A deux jours de la publication du nouvel essai de BHL, De la guerre en philosophie, le site Bibliobs y débusque une référence à un philosophe qui n’existe pas

Eléonore Sulser Impitoyable Wikipédia! Terrible toile du Net qui s’est refermée toute bruissante ce lundi sur Bernard-Henri Lévy. La grand-messe médiatique avait pourtant débuté sans encombres. Le Figaro, Marianne, L’Express, Paris Match, Le Point,  etc., tout le monde y allait de son article. Il faut dire que l’intéressé, dont la notoriété n’est plus à construire, publie le 10 février Pièces d’identité , une anthologie de ses chroniques et un essai, De la guerre en philosophie . Et boum! En fin de matinée, le site Bibliobs du Nouvel Observateur a donné soudain un brutal coup d’arrêt au tranquille ronronnement médiatico-béhachelien.

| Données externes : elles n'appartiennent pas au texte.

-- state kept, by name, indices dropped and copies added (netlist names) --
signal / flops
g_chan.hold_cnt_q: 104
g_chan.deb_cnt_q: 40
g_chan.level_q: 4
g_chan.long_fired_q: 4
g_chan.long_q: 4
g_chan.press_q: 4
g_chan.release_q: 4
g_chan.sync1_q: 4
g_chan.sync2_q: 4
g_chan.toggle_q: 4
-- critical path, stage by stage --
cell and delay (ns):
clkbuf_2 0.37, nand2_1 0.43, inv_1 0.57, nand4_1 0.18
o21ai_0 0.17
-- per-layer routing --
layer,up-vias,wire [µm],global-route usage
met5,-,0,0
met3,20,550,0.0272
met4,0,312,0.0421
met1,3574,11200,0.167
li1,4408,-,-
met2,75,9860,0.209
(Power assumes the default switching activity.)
<file path="config.mk">
export PLATFORM = sky130hd
export DESIGN_NAME = bus_rr_router_gen2
export DESIGN_NICKNAME = d
export VERILOG_FILES = /design/src/rtl/bus_rr_router_gen2.sv
export SDC_FILE = /design/constraint.sdc
export NUM_CORES = 1
export LEC_CHECK = 0
export CAP_MARGIN = 20
export CORE_ASPECT_RATIO = 1.5
export CORE_MARGIN = 5
export CORE_UTILIZATION = 47
export CTS_CLUSTER_DIAMETER = 200
export DETAILED_ROUTE_END_ITERATION = 10
export PLACE_DENSITY_LB_ADDON = 0.1
export SLEW_MARGIN = 10
export SYNTH_ARGS = -nofsm -noshare
export SYNTH_HDL_FRONTEND = slang
export SYNTH_SLANG_ARGS = --single-unit
</file>
<file path="constraint.sdc">
create_clock -name clk -period 4.1 [get_ports clk]
set_clock_uncertainty 0.05 [all_clocks]
set_input_delay 0.615 -clock clk [delete_from_list [all_inputs] [get_ports clk]]
set_output_delay 0.615 -clock clk [all_outputs]
set_load 0.02 [all_outputs]
</file>
<file path="src/rtl/bus_rr_router_gen2.sv">
// Round-robin arbiter/router: pops one show-ahead FIFO at a time and unicasts or broadcasts the packet.
// Min 4 cycles per packet; push waits until no target is full; bad destinations dropped and counted.
module bus_rr_router_gen2 #(
    parameter int              PCKG_SZ = 16,
    parameter int              DRVS    = 4,
    parameter int              ID_W    = 8,
    parameter logic [ID_W-1:0] BCAST   = 8'hFF,
    parameter int              CNT_W   = 16,
    localparam int             GW      = $clog2(DRVS)
) (
    input  logic                    clk,
    input  logic                    reset,
    input  logic [DRVS-1:0]         pndng,
    input  logic [DRVS*PCKG_SZ-1:0] D_pop,
    output logic [DRVS-1:0]         pop,
    input  logic [DRVS-1:0]         full,
    output logic [DRVS-1:0]         push,
    output logic [PCKG_SZ-1:0]      D_push,
    output logic                    busy,
    output logic [GW-1:0]           grant_id,
    output logic                    drop_pulse,
    output logic [CNT_W-1:0]        drop_cnt
);

    typedef enum logic [2:0] {S_IDLE, S_POP, S_ROUTE, S_PUSH, S_DROP} state_t;

    state_t               state;
    logic [GW-1:0]        last_grant;
    logic [GW-1:0]        nxt_grant;
    logic [PCKG_SZ-1:0]   pkt_q;
    logic [DRVS-1:0]      mask_q;
    logic [ID_W-1:0]      dst;
    logic [DRVS-1:0]      src_oh;
    logic [DRVS-1:0]      uni;
    logic [DRVS-1:0]      tmask;
    logic                 route_ok;
    logic                 found;

    assign D_push = pkt_q;

    // First pending port strictly after last_grant, wrapping.
    always_comb begin
        nxt_grant = last_grant;
        found     = 1'b0;
        for (int off = 1; off <= DRVS; off++) begin
            int idx;
            idx = int'(last_grant) + off;
            if (idx >= DRVS) idx = idx - DRVS;
            if (!found && pndng[idx]) begin
                found     = 1'b1;
                nxt_grant = GW'(idx);
            end
        end
    end

    // The source bit is always masked off, so self-destination yields an empty mask.
    always_comb begin
        dst    = pkt_q[PCKG_SZ-1 -: ID_W];
        src_oh = '0;
        src_oh[grant_id] = 1'b1;
        for (int i = 0; i < DRVS; i++) uni[i] = (dst == ID_W'(i));
        if (dst == BCAST) tmask = ~src_oh;
        else              tmask = uni & ~src_oh;
        route_ok = |tmask;
    end

    always_ff @(posedge clk or posedge reset) begin
        if (reset) begin
            state      <= S_IDLE;
            last_grant <= GW'(DRVS - 1);
            grant_id   <= '0;
            pop        <= '0;
            push       <= '0;
            pkt_q      <= '0;
            mask_q     <= '0;
            busy       <= 1'b0;
            drop_pulse <= 1'b0;
            drop_cnt   <= '0;
        end else begin
            case (state)
                S_IDLE: begin
                    if (|pndng) begin
                        grant_id   <= nxt_grant;
                        last_grant <= nxt_grant;
                        pop        <= DRVS'(1) << nxt_grant;
                        busy       <= 1'b1;
                        state      <= S_POP;
                    end
                end
                S_POP: begin
                    pop   <= '0;
                    pkt_q <= D_pop[grant_id*PCKG_SZ +: PCKG_SZ];
                    state <= S_ROUTE;
                end
                S_ROUTE: begin
                    if (route_ok) begin
                        mask_q <= tmask;
                        if ((full & tmask) == '0) push <= tmask;
                        state <= S_PUSH;
                    end else begin
                        drop_pulse <= 1'b1;
                        if (~&drop_cnt) drop_cnt <= drop_cnt + 1'b1;
                        state <= S_DROP;
                    end
                end
                S_PUSH: begin
                    // A non-zero push means the strobe just went out this cycle.
                    if (|push) begin
                        push  <= '0;
                        busy  <= 1'b0;
                        state <= S_IDLE;
                    end else if ((full & mask_q) == '0) begin
                        push <= mask_q;
                    end
                end
                S_DROP: begin
                    drop_pulse <= 1'b0;
                    busy       <= 1'b0;
                    state      <= S_IDLE;
                end
                default: state <= S_IDLE;
            endcase
        end
    end

endmodule

</file>
==> results of run 1 <==
-- state kept, by name, summed over array words and instances, names as in the netlist --
signal / cells
drop_pulse: 1
last_grant: 2
D_push: 16
push: 4
pop: 4
grant_id: 2
mask_q: 4
busy: 1
drop_cnt: 16
state: 3
-- power groups by stage --
stage	logic [mW]	registers (mW)	clock network, mW
after floorplan	0.761	1.01	0
after global placement	1.33	0.946	0
after detailed placement	1.35	0.956	0
after CTS	1.35	0.947	0.356
after global routing	1.44	0.979	0.377
final	1.33	0.943	0.348
-- worst max path at each step --
stage	depth (start not counted)	slack, ns	start	end
3_5_place_dp	5	1.54	grant_id[1]	drop_cnt[1]
5_1_grt	1	1.33	grant_id[1]	grant_id[1]
2_1_floorplan	6	1.99	D_push[10]	push[0]
4_1_cts	1	1.37	grant_id[1]	grant_id[1]
3_3_place_gp	6	1.57	full[2]	push[3]
6_report	1	1.41	grant_id[1]	grant_id[1]
-- synth_stat cells, types with 2 or more instances --
cell type / instances / area share
dfrtp_1: 51 / 0.43
mux2_2: 26 / 0.099
mux4_2: 16 / 0.12
nor2_1: 14 / 0.018
nand2_1: 13 / 0.017
a21oi_1: 10 / 0.017
xnor2_1: 10 / 0.030
nand4_1: 9 / 0.019
nand3_1: 7 / 0.012
inv_1: 6 / 0.0076
xor2_1: 6 / 0.018
a22o_1: 5 / 0.015
and3_1: 5 / 0.011
nand3b_1: 5 / 0.013
buf_2: 4 / 0.0068
clkbuf_1: 4 / 0.0051
a31oi_1: 3 / 0.0064
nor4_1: 3 / 0.0064
dfstp_2: 2 / 0.018
nand2b_1: 2 / 0.0042
nand4b_1: 2 / 0.0060
nor2b_1: 2 / 0.0042
o21a_1: 2 / 0.0051
o21ai_0: 2 / 0.0034
o22ai_1: 2 / 0.0042
o31ai_1: 2 / 0.0051
-- metal layers --
metal	up-vias	track usage	part of all wire
li1	1137	-	-
met1	1192	0.218	0.36
met2	58	0.388	0.58
met3	9	0.0441	0.053
met4	0	0.0471	0.012
met5	-	0	0
-- cells by family (layout without fill, tap and decap cells) --
logic type	count (synthesis)	after routing	share of synthesized area
AND/OR/NAND/NOR	72	72	0.144
flip-flops	53	53	0.451
multiplexers	43	43	0.225
AO/OA/AOI/OAI	38	38	0.102
XOR/XNOR	16	16	0.0476
buffers and inverters	16	134	0.0259
adder cells (fa/ha/maj)	1	1	0.00425
-- final cells by class --
| type | instances | area, um^2 | area share |
|---|---|---|---|
| clock inverters | 2 | 35.0 | 0.00813 |
| inverters | 6 | 22.5 | 0.00523 |
| multi-input cells | 170 | 1540 | 0.358 |
| clock buffers | 6 | 72.6 | 0.0168 |
| well taps | 74 | 92.6 | 0.0215 |
| repair buffers | 120 | 1210 | 0.282 |
| flip-flops and latches | 53 | 1330 | 0.308 |
-- metrics by stage --
step           cells   util  worst slack, ns
6_report         431  0.703             1.41
5_1_grt          431  0.703             1.33
4_1_cts          431  0.703             1.37
3_5_place_dp     423  0.685             1.54
3_3_place_gp     422  0.681             1.57
2_1_floorplan    239      -             1.99
==> metrics.txt, run 1 <==
status=finished clean; # nets final=431; Psw=1.01 mW; commonest cells after routing, fill and taps aside=clkdlybuf4s50_1, dfrtp_1, mux2_2, mux4_2, nor2_1; num ports=118; Via density=5.56; Avg Cell Area, Syn=12.3 um^2; hold_buf cts=0; clock power share=0.133; Iter 0 DRT Violations=61; Die Area=7980 um^2; CP Class=reg -> out; Setup crit start kind=flip-flop; Sequential Power Share=0.360; synth-to-layout area growth=46.4%; Clock Latency Late Sink=0.31 ns; hold depth=1; DP HPWL=5960 um; crit path cell chain=clkdlybuf4s50_1; slowest stage delay, CP=0.96 ns; Net Count, Synth=314; hold endpoint=drop_cnt[10]; DR WL/cell=17.2 um; Synth Cell Area=2940 um^2; Reg2Reg Capture Point=drop_cnt[1]; Post-Route WL=7430 um; CTS tree=built; Internal Dissipation=1.61 mW; Synth warnings=0; TritonCTS Sinks=53; Post-CTS Setup Bufs=0; 1st-pass router iterations=4; Root Buffer=clkbuf_8; CTS Buffer Depth=2; die height=107 um; Slew Limit Fails=0; total power=2.62 mW; Synth cell types=52; CP arrival=2.03 ns; Final min period=2.69 ns; slowest cell on the critical path=dfrtp_1; Async SR Flop Fraction=1.00; Max Cap Viol=0; crit path max fanout=23; RSZ-0062 raised after global routing=false; pwr/cell area=608 nW/um^2; reg2reg setup slack=1.55 ns; vias in the first global route=2655; final hold violations=0; setup total negative slack=0 ns; Final Cell Area=4310 um^2; switch share=0.386; sequential element share of the synthesized area=0.451; RR Startpoint=grant_id[1]; ant diodes=0; most common cell after layout, fill and taps aside=clkdlybuf4s50_1; final worst-path cycle share=0.656; Reg clk slew, reported paths=0.10 ns; Fill cells=471; Comb pwr share=0.507; synthesized instance count=239; port bufs=117; Setup violations, final=0; hold slack=0.460 ns; worst path required time=3.43 ns; share of layout cells above drive strength 1=0.185; Initial Util=0.480; Horiz. Die Dim=74.6 um; main flop type after synthesis=dfrtp_1; initial antenna violation count=0; Vias=2396; Total GRT Usage=0.203; DR DRC count=0; number of buffers and inverters on the critical path=1; worst slew pin tran=0.940 ns; HP Class=reg -> reg; first-pass GRT wire length=12600 um; H-tree levels=2; row cnt=35; CP delay by family, top=flip-flops; CP endpoint kind=primary output; worst reg-to-reg path cell count=5; #FFs+latches synth=53; Slew Limit Headroom=0.368; total grt overflow=0; number of synthesized flops with an enable pin=0; RD Place Congestion=0.926; pin count of the biggest net entering global routing=31; Fmax achieved=0.372 GHz; core area=6130 um^2; Peak supply drop=0.327 mV; Post-DP Area=4200 um^2; static leakage=1.76 nW; PostCTS Resize Cnt=0; TritonCTS Buffers=5; min-delay src=drop_cnt[10]; Routed Antenna Nets=0
Note: power is estimated with default switching activity, not from simulation.
==> inputs of run 2 (changes only) <==
--- a/config.mk
+++ b/config.mk
@@ -8,7 +8,7 @@
 export CAP_MARGIN = 20
 export CORE_ASPECT_RATIO = 1.5
 export CORE_MARGIN = 5
-export CORE_UTILIZATION = 47
+export CORE_UTILIZATION = 39
 export CTS_CLUSTER_DIAMETER = 200
 export DETAILED_ROUTE_END_ITERATION = 10
 export PLACE_DENSITY_LB_ADDON = 0.1
==> constraint.sdc (replaced) <==
create_clock -name clk -period 2.29 [get_ports clk]
set_clock_uncertainty 0.05 [all_clocks]
set_input_delay 0.3435 -clock clk [delete_from_list [all_inputs] [get_ports clk]]
set_output_delay 0.3435 -clock clk [all_outputs]
set_load 0.02 [all_outputs]
==> run 2 against run 1 <==
  * Flip-flop and latch count unchanged
  * Largest cell class unchanged
  * Sequential power grew 63%
  * Largest power group unchanged
  * Critical endpoint is now push[1]
  * Combinational power rose by 98%
  * Worst hold slack worse by 0.12 ns
==> metrics.txt, run 2 (synthesis gave the netlist of run 1 again) <==
1st-pass router iterations=4 (unchanged); Horiz. Die Dim=80.9 um (+8.5%); CP arrival=2.37 ns (+0.34 ns); Post-Route WL=7640 um (+2.8%); worst setup path start=D_push[13]; Setup WS pre-CTS=-0.0182 ns (-1.55 ns); CTS tree=built; RSZ-0062 raised after global routing=false; Vias=2422 (+1.1%); Slew Limit Fails=0 (unchanged); total power=4.70 mW (+79%); Fmax achieved=0.449 GHz; static leakage=1.80 nW (+2.0%); Iter 0 DRT Violations=102 (+67%); Clock Latency Late Sink=0.31 ns (about the same); RR Startpoint=D_push[13]; ant diodes=0 (unchanged); hold slack=0.337 ns (-0.123 ns); Total GRT Usage=0.172 (-0.0310); Via density=5.18 (-6.9%); crit path max fanout=4 (-83%); final hold violations=0 (unchanged); CP endpoint kind=flip-flop; Die Area=9420 um^2 (+18%); total grt overflow=0 (unchanged); Fill cells=681 (+45%); initial antenna violation count=0 (unchanged); most common cell after layout, fill and taps aside=clkdlybuf4s50_1; vias in the first global route=2575 (-3.0%); pwr/cell area=1070 nW/um^2 (+76%); row cnt=38 (+8.6%); core area=7320 um^2 (+19%); Setup crit start kind=flip-flop; Peak supply drop=0.524 mV (+60%); CP Class=reg -> reg; RD Place Congestion=0.801 (-14%); Reg clk slew, reported paths=0.09 ns (about the same); first-pass GRT wire length=12500 um (-0.71%); DR WL/cell=16.3 um (-5.3%); Post-DP Area=4300 um^2 (+2.4%); DR DRC count=0 (unchanged); hold_buf cts=0 (unchanged); worst slew pin tran=0.941 ns (+0.00130 ns); pin count of the biggest net entering global routing=31 (unchanged); Routed Antenna Nets=0 (unchanged); worst path required time=2.44 ns (-0.99 ns); HP Class=in -> async; Max Cap Viol=0 (unchanged); TritonCTS Sinks=53 (unchanged); Initial Util=0.402 (-0.0781); # nets final=442 (+2.6%); Slew Limit Headroom=0.367 (-0.000875); Final Cell Area=4400 um^2 (+2.2%); share of layout cells above drive strength 1=0.212 (+0.0271); num ports=118 (unchanged); status=finished clean; CTS Buffer Depth=2 (unchanged); commonest cells after routing, fill and taps aside=clkdlybuf4s50_1, dfrtp_1, mux2_2, mux4_2, nor2_1; DP HPWL=5970 um (+0.30%); H-tree levels=2 (unchanged); Root Buffer=clkbuf_8; Final min period=2.23 ns; final worst-path cycle share=0.972; port bufs=117 (unchanged); TritonCTS Buffers=5 (unchanged); Setup violations, final=0 (unchanged); die height=116 um (+8.9%); crit path setup slack, layout=0.0644 ns (-1.34 ns); synth-to-layout area growth=49.6%
[run 2: cell count changes in the layout (fill, tap and decap cells not counted), sizes merged]
cell / previous run / this run
buf: 3 / 14
clkinv: 1 / 0
bufinv: 1 / 0
clkinvlp: 0 / 2
[run 2: layer usage]
layer  part of all wire  vias to the layer above  GRT usage
met4              0.017                        0     0.0451
met5                  0                        -          0
met1               0.38                     1185      0.195
li1                   -                     1163          -
met2               0.55                       62      0.320
met3              0.047                       12     0.0394
[run 2: final timing paths]
| kind | end | slack (ns) | cells after the start |
|---|---|---|---|
| setup reg to reg | push[1] | 0.06 | 7 |
| setup / recovery | push[1] | 0.06 | 7 |
| hold reg to reg | drop_cnt[7] | 0.45 | 1 |
| min in group clk | drop_cnt[7] | 0.45 | 1 |
| hold / removal | D_push[6] | 0.34 | 2 |
| max in group asynchronous | state[1] | 1.31 | 3 |
[run 2: area by class of cell]
cell class | count | area [um^2] | area share
clock inverter | 2 | 15.0 | 0.00341
timing repair buffer | 131 | 1290 | 0.294
clock buffer | 6 | 72.6 | 0.0165
multi-input combinational | 170 | 1550 | 0.351
inverter | 6 | 22.5 | 0.00512
tap | 100 | 125 | 0.0284
sequential | 53 | 1330 | 0.302
[run 2: what timing repair did]
| action | 4_1_cts | 5_1_grt |
|---|---|---|
| setup endpoints to repair | 0 | 5 |
| buffers inserted | 0 | 1 |
| gates resized for setup | 0 | 2 |
[run 2: critical path, stage by stage (launching register included)]
cell	delay, ns
dfrtp_1	0.44
nor4_4	0.36
buf_4	0.18
nand4b_1	0.14
a211oi_1	0.36
a221o_1	0.21
a221oi_4	0.09
mux2_2	0.29
[run 2: through the flow]
stage	setup TNS (ns)	std cells	utilization
finish	0	468	0.601
global route	0	468	0.601
CTS	0	467	0.599
detailed placement	-0.0555	459	0.587
global placement	0	459	0.587
floorplan	0	239	-
[run 2: report_power, final]
group	total [mW]	internal [mW]	switching (mW)
sequential	1.54	1.25	0.290
clock	0.532	0.216	0.315
combinational	2.63	1.39	1.24
total	4.70	2.85	1.85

La perspicace Aude Lancelin l’a en effet surpris en «flagrant délire», page 122 de De la guerre en philosophie . BHL, écrit-elle, y cite, à l’appui d’une attaque en règle contre Kant, un certain «Botul» auteur d’une série de «conférences aux néokantiens du Paraguay» où il démontrait que «leur héros» – Kant – est un «faux abstrait». Hélas, il suffit de taper le nom cité par BHL sur Internet, ce que conseille Aude Lancelin, pour tomber illico sur des précisions accablantes: «Jean-Baptiste Botul est un personnage fictif», lit-on sur Wikipédia, un pseudo de Frédéric Pages, auteur d’un livre canular, La Vie sexuelle d’Emmanuel Kant . Un détail de cette affaire donne le tournis. Botul, le vrai faux philosophe, se prénomme «Jean-Baptiste». Or celui que cite BHL page 122 dans les épreuves de son livre se prénomme «Jean-François». Vertiges… et boules de gomme.